▶ Instructions to follow:
Figure out how many lines in the records below hold the string "synthesis". That number alone is the answer.
● ● ● ● ● ● ●
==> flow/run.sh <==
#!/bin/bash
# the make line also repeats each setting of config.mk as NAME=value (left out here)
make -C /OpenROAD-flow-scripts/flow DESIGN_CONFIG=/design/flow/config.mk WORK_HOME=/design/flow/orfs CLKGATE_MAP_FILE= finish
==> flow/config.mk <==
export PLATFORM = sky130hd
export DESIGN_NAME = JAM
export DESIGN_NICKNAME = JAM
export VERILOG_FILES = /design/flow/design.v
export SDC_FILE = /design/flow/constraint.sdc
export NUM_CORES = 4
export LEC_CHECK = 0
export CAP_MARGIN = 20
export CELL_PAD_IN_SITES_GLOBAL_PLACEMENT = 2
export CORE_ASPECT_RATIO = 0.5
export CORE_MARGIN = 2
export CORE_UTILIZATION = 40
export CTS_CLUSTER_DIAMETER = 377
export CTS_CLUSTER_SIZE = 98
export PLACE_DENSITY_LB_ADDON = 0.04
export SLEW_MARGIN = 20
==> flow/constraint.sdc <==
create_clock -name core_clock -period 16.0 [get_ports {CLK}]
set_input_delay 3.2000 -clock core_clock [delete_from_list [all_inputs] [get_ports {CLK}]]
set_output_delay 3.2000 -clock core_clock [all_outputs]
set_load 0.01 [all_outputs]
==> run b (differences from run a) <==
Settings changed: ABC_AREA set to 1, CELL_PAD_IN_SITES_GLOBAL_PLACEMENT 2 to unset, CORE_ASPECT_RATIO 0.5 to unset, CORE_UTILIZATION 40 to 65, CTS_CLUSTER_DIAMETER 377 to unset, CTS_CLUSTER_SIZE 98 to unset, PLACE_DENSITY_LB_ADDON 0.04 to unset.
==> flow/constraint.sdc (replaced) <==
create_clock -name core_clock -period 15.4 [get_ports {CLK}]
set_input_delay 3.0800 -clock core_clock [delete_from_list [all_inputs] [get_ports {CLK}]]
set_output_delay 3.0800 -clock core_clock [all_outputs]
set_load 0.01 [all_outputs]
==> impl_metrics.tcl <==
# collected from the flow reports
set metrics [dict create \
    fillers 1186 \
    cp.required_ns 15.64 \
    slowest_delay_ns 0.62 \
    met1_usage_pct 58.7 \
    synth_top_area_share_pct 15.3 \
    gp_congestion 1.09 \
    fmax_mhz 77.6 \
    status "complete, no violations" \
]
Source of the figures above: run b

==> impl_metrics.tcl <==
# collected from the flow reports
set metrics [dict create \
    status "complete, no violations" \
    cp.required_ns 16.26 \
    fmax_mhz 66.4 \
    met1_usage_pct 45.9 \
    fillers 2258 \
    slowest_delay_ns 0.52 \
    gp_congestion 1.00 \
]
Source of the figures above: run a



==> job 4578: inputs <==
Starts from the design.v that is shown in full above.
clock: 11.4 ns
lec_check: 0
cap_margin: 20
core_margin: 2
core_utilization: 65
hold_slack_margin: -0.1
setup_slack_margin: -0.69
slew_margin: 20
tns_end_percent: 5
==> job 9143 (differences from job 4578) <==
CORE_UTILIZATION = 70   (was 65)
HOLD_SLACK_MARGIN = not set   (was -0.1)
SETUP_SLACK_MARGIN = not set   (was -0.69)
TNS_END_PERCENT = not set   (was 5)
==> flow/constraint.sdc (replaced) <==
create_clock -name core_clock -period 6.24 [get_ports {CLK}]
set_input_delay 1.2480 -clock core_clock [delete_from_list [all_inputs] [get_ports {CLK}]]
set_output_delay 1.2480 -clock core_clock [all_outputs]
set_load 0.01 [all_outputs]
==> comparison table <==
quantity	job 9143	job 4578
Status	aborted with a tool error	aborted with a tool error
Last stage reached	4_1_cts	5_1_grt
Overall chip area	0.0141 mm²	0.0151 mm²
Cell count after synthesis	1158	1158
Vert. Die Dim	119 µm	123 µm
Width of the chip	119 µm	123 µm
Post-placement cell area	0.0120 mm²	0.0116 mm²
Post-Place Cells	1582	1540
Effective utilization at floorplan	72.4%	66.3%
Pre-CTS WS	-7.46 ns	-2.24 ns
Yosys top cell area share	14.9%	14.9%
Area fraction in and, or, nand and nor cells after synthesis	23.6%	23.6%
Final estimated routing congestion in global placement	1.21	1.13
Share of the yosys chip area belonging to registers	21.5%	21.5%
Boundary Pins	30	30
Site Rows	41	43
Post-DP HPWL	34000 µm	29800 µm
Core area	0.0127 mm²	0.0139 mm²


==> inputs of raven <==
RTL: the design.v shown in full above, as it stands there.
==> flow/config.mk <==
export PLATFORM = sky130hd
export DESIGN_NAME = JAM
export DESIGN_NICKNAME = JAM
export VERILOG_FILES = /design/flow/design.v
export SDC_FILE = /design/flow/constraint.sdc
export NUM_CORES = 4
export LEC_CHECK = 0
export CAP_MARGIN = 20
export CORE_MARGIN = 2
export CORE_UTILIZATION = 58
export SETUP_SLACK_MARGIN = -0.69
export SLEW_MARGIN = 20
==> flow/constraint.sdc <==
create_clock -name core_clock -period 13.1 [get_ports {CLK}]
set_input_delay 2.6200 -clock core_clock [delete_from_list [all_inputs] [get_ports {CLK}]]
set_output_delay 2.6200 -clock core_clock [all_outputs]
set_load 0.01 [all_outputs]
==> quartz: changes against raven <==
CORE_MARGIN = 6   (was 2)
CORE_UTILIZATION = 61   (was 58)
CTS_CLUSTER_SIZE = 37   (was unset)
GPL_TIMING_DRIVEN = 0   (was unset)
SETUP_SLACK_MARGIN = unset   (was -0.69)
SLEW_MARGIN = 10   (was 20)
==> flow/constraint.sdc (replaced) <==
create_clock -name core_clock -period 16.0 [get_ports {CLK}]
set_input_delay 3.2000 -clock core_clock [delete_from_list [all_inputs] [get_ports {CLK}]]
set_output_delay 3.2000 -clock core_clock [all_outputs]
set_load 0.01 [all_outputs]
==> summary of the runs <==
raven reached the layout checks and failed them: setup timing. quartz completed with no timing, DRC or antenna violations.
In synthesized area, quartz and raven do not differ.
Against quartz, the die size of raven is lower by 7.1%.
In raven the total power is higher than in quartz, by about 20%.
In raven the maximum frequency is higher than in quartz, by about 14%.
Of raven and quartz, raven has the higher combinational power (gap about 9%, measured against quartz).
==> inputs of run a <==
==> flow/design.v <==
module complex_adder_subtractor #(
    parameter WIDTH=32
) (
    input [WIDTH-1:0] a,
    input [WIDTH-1:0] b,
    input addNotSub,
    output reg [WIDTH-1:0] result
);
    always @(*) begin
        if (addNotSub) begin
            result[WIDTH-1:WIDTH/2] = a[WIDTH-1:WIDTH/2] + b[WIDTH-1:WIDTH/2];
            result[WIDTH/2-1:0] = a[WIDTH/2-1:0] + b[WIDTH/2-1:0];
        end else begin
            result[WIDTH-1:WIDTH/2] = a[WIDTH-1:WIDTH/2] - b[WIDTH-1:WIDTH/2];
            result[WIDTH/2-1:0] = a[WIDTH/2-1:0] - b[WIDTH/2-1:0];
        end
    end
endmodule
module complex_multiplier #(
    parameter WIDTH=32
) (
    input [WIDTH-1:0] a,
    input [WIDTH-1:0] b,
    output [2*WIDTH-1:0] result
);
    wire signed [WIDTH-1:0] a_real = { {(WIDTH/2+1){a[WIDTH/2-1]}}, a[WIDTH/2-1:0] };
    wire signed [WIDTH-1:0] b_real = { {(WIDTH/2+1){b[WIDTH/2-1]}}, b[WIDTH/2-1:0] };
    wire signed [WIDTH-1:0] a_img = { {(WIDTH/2+1){a[WIDTH-1]}}, a[WIDTH-1:WIDTH/2] };
    wire signed [WIDTH-1:0] b_img = { {(WIDTH/2+1){b[WIDTH-1]}}, b[WIDTH-1:WIDTH/2] };
    wire signed [WIDTH-1:0] result_real = a_real * b_real - a_img * b_img;
    wire signed [WIDTH-1:0] result_img = a_real * b_img + a_img * b_real;
    assign result[WIDTH-1:0] = result_real;
    assign result[2*WIDTH-1:WIDTH] = result_img;
endmodule
module complex_mean_square (
    input wire i_clk,
    input wire i_arst,
    input wire i_en,
    input wire [2:0] i_log2_samples,
    input wire        i_valid,
    input wire [31:0] i_y,
    input wire [31:0] i_y_hat,
    output reg        o_valid,
    output reg [63:0] o_data
);
    wire [31:0] y_diff_w;
    wire [63:0] sq_diff_complex_w;
    wire        sq_diff_valid_w;
    wire [63:0] sum_res_w;
    wire [8:0]  num_samples_w = 1 << i_log2_samples;
    reg [8:0]  sample_rx_cnt_r;
    reg [8:0]  sample_proc_cnt_r;
    reg [1:0]  state_r, next_state_r;
    localparam S_IDLE      = 2'b00;
    localparam S_INIT      = 2'b01;
    localparam S_COMPUTING = 2'b10;
    localparam S_FINALIZE  = 2'b11;
    complex_adder_subtractor #(.WIDTH(32)) y_difference_module (
        .a(i_y),
        .b(i_y_hat),
        .addNotSub(1'b0),
        .result(y_diff_w)
    );
    complex_multiplier cpow_calculator (
        .a(y_diff_w),
        .b(y_diff_w),
        .result(sq_diff_complex_w)
    );
    assign sq_diff_valid_w = i_valid;
    complex_adder_subtractor #(.WIDTH(64)) square_sum (
        .a(o_data),  
        .b(sq_diff_complex_w),
        .addNotSub(1'b1),
        .result(sum_res_w)
    );
    always @(posedge i_clk or posedge i_arst) begin
        if (i_arst)
            state_r <= S_IDLE;
        else
            state_r <= next_state_r;
    end
    always @(*) begin
        next_state_r = state_r;
        case (state_r)
            S_IDLE:      if (i_en) next_state_r = S_INIT;
            S_INIT:      next_state_r = S_COMPUTING;
            S_COMPUTING: if (sample_rx_cnt_r == num_samples_w && sample_proc_cnt_r == num_samples_w)
                             next_state_r = S_FINALIZE;
            S_FINALIZE:  next_state_r = S_IDLE;
            default:     next_state_r = S_IDLE;
        endcase
    end
    always @(posedge i_clk or posedge i_arst) begin
        if (i_arst) begin
            o_valid           <= 1'b0;
            o_data            <= 64'b0;
            sample_rx_cnt_r   <= 9'b0;
            sample_proc_cnt_r <= 9'b0;
        end else begin
            o_valid <= 1'b0;  
            case (state_r)
                S_INIT: begin
                    o_data            <= 64'b0;
                    sample_rx_cnt_r   <= 9'b0;
                    sample_proc_cnt_r <= 9'b0;
                end
                S_COMPUTING: begin
                    sample_rx_cnt_r <= sample_rx_cnt_r;
                    sample_proc_cnt_r <= sample_proc_cnt_r;
                    if (i_valid && sample_rx_cnt_r < num_samples_w) begin
                        sample_rx_cnt_r <= sample_rx_cnt_r + 1;
                    end
                    if (sq_diff_valid_w && !(sample_proc_cnt_r == num_samples_w)) begin
                        sample_proc_cnt_r <= sample_proc_cnt_r + 1;
                        o_data <= sum_res_w;
                    end
                end
                S_FINALIZE: begin
					o_valid        <= 1'b1;  
					o_data[31:0]   <= $signed(o_data[31:0]) >>> i_log2_samples;
					o_data[63:32]  <= $signed(o_data[63:32]) >>> i_log2_samples;
                end
            endcase
        end
    end
endmodule
==> flow/run.sh <==
#!/bin/bash
# the make line also repeats each setting of config.mk as NAME=value (left out here)
make -C /OpenROAD-flow-scripts/flow DESIGN_CONFIG=/design/flow/config.mk WORK_HOME=/design/flow/orfs CLKGATE_MAP_FILE= finish
==> flow/config.mk <==
export PLATFORM = sky130hd
export DESIGN_NAME = complex_mean_square
export DESIGN_NICKNAME = complex_mean_square
export VERILOG_FILES = /design/flow/design.v
export SDC_FILE = /design/flow/constraint.sdc
export NUM_CORES = 4
export LEC_CHECK = 0
export CAP_MARGIN = 10
export CORE_MARGIN = 2
export CORE_UTILIZATION = 72
export CTS_CLUSTER_DIAMETER = 166
export CTS_CLUSTER_SIZE = 99
export SETUP_SLACK_MARGIN = 1.76
export SLEW_MARGIN = 20
export TNS_END_PERCENT = 5
==> flow/constraint.sdc <==
create_clock -name core_clock -period 7.29 [get_ports {i_clk}]
set_input_delay 1.4580 -clock core_clock [delete_from_list [all_inputs] [get_ports {i_clk}]]
set_output_delay 1.4580 -clock core_clock [all_outputs]
set_load 0.01 [all_outputs]
==> run b (differences from run a) <==
Settings changed: ABC_AREA from default to 1, CAP_MARGIN 10 to 20, CTS_CLUSTER_DIAMETER 166 to 192, HOLD_SLACK_MARGIN from default to 0.3, SETUP_SLACK_MARGIN 1.76 to -0.38, SLEW_MARGIN 20 to 40, TNS_END_PERCENT 5 to default.
==> flow/constraint.sdc (replaced) <==
create_clock -name core_clock -period 5.59 [get_ports {i_clk}]
set_input_delay 1.1180 -clock core_clock [delete_from_list [all_inputs] [get_ports {i_clk}]]
set_output_delay 1.1180 -clock core_clock [all_outputs]
set_load 0.01 [all_outputs]
==> run c (differences from run a) <==
Settings changed: CAP_MARGIN 10 to 20, CORE_UTILIZATION 72 to 10, CTS_CLUSTER_DIAMETER 166 to default, CTS_CLUSTER_SIZE 99 to default, SETUP_SLACK_MARGIN 1.76 to default, TNS_END_PERCENT 5 to default.
==> flow/constraint.sdc (replaced) <==
create_clock -name core_clock -period 14.3 [get_ports {i_clk}]
set_input_delay 2.8600 -clock core_clock [delete_from_list [all_inputs] [get_ports {i_clk}]]
set_output_delay 2.8600 -clock core_clock [all_outputs]
set_load 0.01 [all_outputs]
==> README.md <==
| Result | Value | Unit |
| --- | --- | --- |
| Halt point of the flow | 5_1_grt | - |
| CTS resizes | 750 | - |
| Global Route met2 Usage | 113 | % |
| Synth Area in Adders | 53.7 | % |
| Post-placement cell count | 6235 | - |
| Outcome | did not finish | - |
| Stop Error | [ERROR GRT-0116] Global routing finished with congestion. Check the congestion regions in the DRC Viewer. | - |
| Minimum setup slack after placement | -4.32 | ns |
| Largest cells by area | fa_1 (43%), inv_1 (12%), ha_1 (10%), nand2_1 (8.6%), dfrtp_1 (5.7%) | - |
# the run above: run b

==> README.md <==
| Result | Value | Unit |
| --- | --- | --- |
| Slack of the critical path | -3.32 | ns |
| Average size of a mapped cell | 9.05 | µm² |
| Minimum setup slack after placement | -4.30 | ns |
| Post-synth EDFFs | 0 | - |
| Global Route met2 Usage | 76.2 | % |
| Layout check fault list | setup timing | - |
| Final setup violating endpoints | 52 | - |
| Number of H-tree levels | 3 | - |
| Mapped Area | 36900 | µm² |
| Largest cells by area | fa_1 (45%), ha_1 (11%), inv_1 (9.8%), dfrtp_1 (5.8%), nor2_1 (4.3%) | - |
| Outcome | failed layout checks | - |
# the run above: run a

==> README.md <==
| Result | Value | Unit |
| --- | --- | --- |
| Outcome | timing/DRC/antenna clean | - |
| Worst hold path type | flop to flop | - |
| Post-placement cell count | 9000 | - |
| Count of maximum capacitance violations | 0 | - |
| Hold Buf Count CTS | 0 | - |
| Global Route met2 Usage | 11.6 | % |
| Synth Area in Adders | 55.5 | % |
| Minimum setup slack after placement | 0.448 | ns |
| Largest cells by area | fa_1 (45%), ha_1 (11%), inv_1 (9.8%), dfrtp_1 (5.8%), nor2_1 (4.3%) | - |
# the run above: run c


---

==> run C: inputs <==
RTL: the design.v shown in full above, as it stands there.
clock: 9.9 ns
lec_check: 0
cap_margin: 30
core_margin: 2
core_utilization: 72
cts_cluster_diameter: 377
cts_cluster_size: 49
hold_slack_margin: 0.28
setup_slack_margin: -0.77
slew_margin: 20
run.sh (not shown) runs the stock make flow with config.mk's settings and CLKGATE_MAP_FILE=.
==> run A (differences from run C) <==
CAP_MARGIN = 20   (was 30)
CORE_UTILIZATION = 40   (was 72)
CTS_CLUSTER_DIAMETER = default   (was 377)
CTS_CLUSTER_SIZE = default   (was 49)
HOLD_SLACK_MARGIN = default   (was 0.28)
SETUP_SLACK_MARGIN = default   (was -0.77)
==> flow/constraint.sdc (replaced) <==
create_clock -name core_clock -period 13.5 [get_ports {i_clk}]
set_input_delay 2.7000 -clock core_clock [delete_from_list [all_inputs] [get_ports {i_clk}]]
set_output_delay 2.7000 -clock core_clock [all_outputs]
set_load 0.01 [all_outputs]
==> run B (differences from run C) <==
ABC_AREA = 1   (was default)
CAP_MARGIN = 20   (was 30)
CORE_UTILIZATION = 67   (was 72)
CTS_CLUSTER_DIAMETER = 192   (was 377)
CTS_CLUSTER_SIZE = default   (was 49)
HOLD_SLACK_MARGIN = default   (was 0.28)
SETUP_SLACK_MARGIN = default   (was -0.77)
==> flow/constraint.sdc (replaced) <==
create_clock -name core_clock -period 6.22 [get_ports {i_clk}]
set_input_delay 1.2440 -clock core_clock [delete_from_list [all_inputs] [get_ports {i_clk}]]
set_output_delay 1.2440 -clock core_clock [all_outputs]
set_load 0.01 [all_outputs]
==> run E (differences from run C) <==
ABC_AREA = 0   (was default)
CAP_MARGIN = 5   (was 30)
CTS_CLUSTER_DIAMETER = 380   (was 377)
CTS_CLUSTER_SIZE = 30   (was 49)
HOLD_SLACK_MARGIN = default   (was 0.28)
PLACE_DENSITY = 0.65   (was default)
SETUP_SLACK_MARGIN = 2.37   (was -0.77)
==> flow/constraint.sdc (replaced) <==
create_clock -name core_clock -period 10.4 [get_ports {i_clk}]
set_input_delay 2.0800 -clock core_clock [delete_from_list [all_inputs] [get_ports {i_clk}]]
set_output_delay 2.0800 -clock core_clock [all_outputs]
set_load 0.01 [all_outputs]
==> flow_summary.yaml <==
# physical design summary
synth:
  ys_seq_frac: 0.0572
  synth_nets: 6034
  ys_area_sq_um: 38100
  synth_cell_types: 54
floorplan:
  core_area_sq_um: 56300
  fp.dieH_um: 242
run_status:
  status: "stopped before the end"
  failed_stage: "global routing (5_1_grt)"
  error: "[ERROR GRT-0232] Routing congestion too high. Check the congestion heatmap in the GUI."
grt:
  grt_overflow_total: 1795
[end of results for run B]
==> flow_summary.yaml <==
# physical design summary
run_status:
  status: "stopped before the end"
  failed_stage: "global routing (5_1_grt)"
synth:
  ys_seq_frac: 0.0591
  synth_cell_types: 78
  synth_nets: 5284
  ys_area_sq_um: 36900
floorplan:
  fp.dieH_um: 230
[end of results for run E]
==> flow_summary.yaml <==
# physical design summary
run_status:
  status: "complete, but fails checks"
  check.faults: "negative setup slack"
synth:
  ys_area_sq_um: 36900
  synth_nets: 5284
  synth_cell_types: 78
  ys_seq_frac: 0.0591
timing:
  setup_slack_ns: -1.24
  setup_viol: 39
floorplan:
  fp.dieH_um: 230
  core_area_sq_um: 50400
worst_setup_path:
  cp-endpoint: "o_data[63]"
grt:
  grt_overflow_total: 0
[end of results for run C]
==> flow_summary.yaml <==
# physical design summary
synth:
  ys_seq_frac: 0.0591
  synth_cell_types: 78
  ys_area_sq_um: 36900
place:
  portBuffers: 135
grt:
  grt_overflow_total: 0
  top_usage_layer: "met2"
floorplan:
  core_area_sq_um: 91500
  fp.dieH_um: 308
run_status:
  status: "timing/DRC/antenna clean"
[end of results for run A]

---

==> inputs of run P <==
RTL: the design.v shown in full above, as it stands there.
export LEC_CHECK = 0
export CAP_MARGIN = 0
export CELL_PAD_IN_SITES_DETAIL_PLACEMENT = 2
export CELL_PAD_IN_SITES_GLOBAL_PLACEMENT = 1
export CORE_ASPECT_RATIO = 1.49
export CORE_MARGIN = 2
export CORE_UTILIZATION = 40
export CTS_CLUSTER_DIAMETER = 77
export GPL_ROUTABILITY_DRIVEN = 0
export GPL_TIMING_DRIVEN = 0
export MAX_ROUTING_LAYER = met4
export SETUP_SLACK_MARGIN = 1.39
export SLEW_MARGIN = 20
export TNS_END_PERCENT = 95
create_clock -name core_clock -period 13.5 [get_ports {i_clk}]
==> inputs of run M, as changes to run P <==
==> flow/config.mk (replaced) <==
export PLATFORM = sky130hd
export DESIGN_NAME = complex_mean_square
export DESIGN_NICKNAME = complex_mean_square
export VERILOG_FILES = /design/flow/design.v
export SDC_FILE = /design/flow/constraint.sdc
export NUM_CORES = 4
export LEC_CHECK = 0
export CAP_MARGIN = 20
export CORE_MARGIN = 2
export CORE_UTILIZATION = 72
export HOLD_SLACK_MARGIN = -0.09
export MAX_ROUTING_LAYER = met4
export SLEW_MARGIN = 20
==> flow/constraint.sdc (replaced) <==
create_clock -name core_clock -period 10.3 [get_ports {i_clk}]
set_input_delay 2.0600 -clock core_clock [delete_from_list [all_inputs] [get_ports {i_clk}]]
set_output_delay 2.0600 -clock core_clock [all_outputs]
set_load 0.01 [all_outputs]
==> results <==
item	run M	run P
Largest net degree at the start of global routing	77	57
All-layer global routing usage	49.39%	36.68%
First drt pass iteration count	10	6
Worst slack on hold paths	0.4814 ns	0.4921 ns
Number of instances in the placed design	5325	5379
Buffer share of cell area	14.71%	9.233%
Worst setup slack after layout	-1.183 ns	1.110 ns
Tally of buffers added on design ports	135	134
FF-to-FF Start	o_data[10]	o_data[15]
Post-Place Cell Area	43720 um^2	39910 um^2
Fin area	45770 um^2	44040 um^2
Run status	complete, but fails checks	finished clean
Violated checks	negative setup slack	-
Register fraction of the total cell area	4.765%	4.946%
Number of global-route vias before repair	36.93k	37.38k
Final net count	5939	5604
Critical Path Source	i_y_hat[1]	i_y_hat[19]
Global-route wire length before repair	193000 um	243900 um
DR WL met2	61600 um	86050 um
Data arrival time of the critical path	11.75 ns	12.71 ns
Number of antenna diodes	7	4

---

==> job 5727 <==
RTL: the design.v shown in full above, as it stands there.
clock: 5.26 ns
lec_check: 0
cap_margin: 20
core_margin: 2
core_utilization: 64
cts_cluster_size: 98
slew_margin: 20
tns_end_percent: 10
==> job 734: changes against job 5727 <==
--- a/flow/config.mk
+++ b/flow/config.mk
@@ -9,5 +9,5 @@
 export CORE_MARGIN = 2
-export CORE_UTILIZATION = 64
-export CTS_CLUSTER_SIZE = 98
+export CORE_UTILIZATION = 72
+export HOLD_SLACK_MARGIN = -0.08
+export MAX_ROUTING_LAYER = met4
 export SLEW_MARGIN = 20
-export TNS_END_PERCENT = 10
==> flow/constraint.sdc (replaced) <==
create_clock -name core_clock -period 9.57 [get_ports {i_clk}]
set_input_delay 1.9140 -clock core_clock [delete_from_list [all_inputs] [get_ports {i_clk}]]
set_output_delay 1.9140 -clock core_clock [all_outputs]
set_load 0.01 [all_outputs]
==> job 490: changes against job 5727 <==
--- a/flow/config.mk
+++ b/flow/config.mk
@@ -9,5 +9,5 @@
 export CORE_MARGIN = 2
-export CORE_UTILIZATION = 64
-export CTS_CLUSTER_SIZE = 98
+export CORE_UTILIZATION = 70
+export CTS_CLUSTER_SIZE = 49
+export SETUP_SLACK_MARGIN = -0.77
 export SLEW_MARGIN = 20
-export TNS_END_PERCENT = 10
==> flow/constraint.sdc (replaced) <==
create_clock -name core_clock -period 9.9 [get_ports {i_clk}]
set_input_delay 1.9800 -clock core_clock [delete_from_list [all_inputs] [get_ports {i_clk}]]
set_output_delay 1.9800 -clock core_clock [all_outputs]
set_load 0.01 [all_outputs]
==> deck_impl_summary.md <==
Run Summary

GRT
  • Global-route usage over all layers: 74.1%
  • Total grt overflow: 109
  • Met1 track demand over resource: 73.3%

Placed design
  • Half-perimeter wire length after placement: 98700 um
  • Final RePlAce weighted congestion: 0.999

Run status
  • Status: did not finish
  • First Err: [ERROR GRT-0232] Routing congestion too high. Check the congestion heatmap in the GUI.
  • Stage reached: 5_1_grt

Clock tree
  • Post-CTS setup buffers: 46
(the above is from job 734)
==> deck_impl_summary.md <==
Run Summary

Run status
  • Status: finished with violations
  • Layout Check Failures: setup timing

Final timing
  • Final worst setup slack: -4.95 ns
  • Final setup violation count: 56

GRT
  • Total grt overflow: 0

Clock tree
  • Post-CTS setup buffers: 31
(the above is from job 5727)
==> deck_impl_summary.md <==
Run Summary

Run status
  • Status: finished with violations
  • Layout Check Failures: setup timing

Placed design
  • Final RePlAce weighted congestion: 0.978

GRT
  • Met1 track demand over resource: 52.6%
  • Global-route usage over all layers: 42.8%

Final timing
  • Final worst setup slack: -1.20 ns
  • Final setup violation count: 36
(the above is from job 490)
● ● ● ● ● ● ●
▶ Result:
2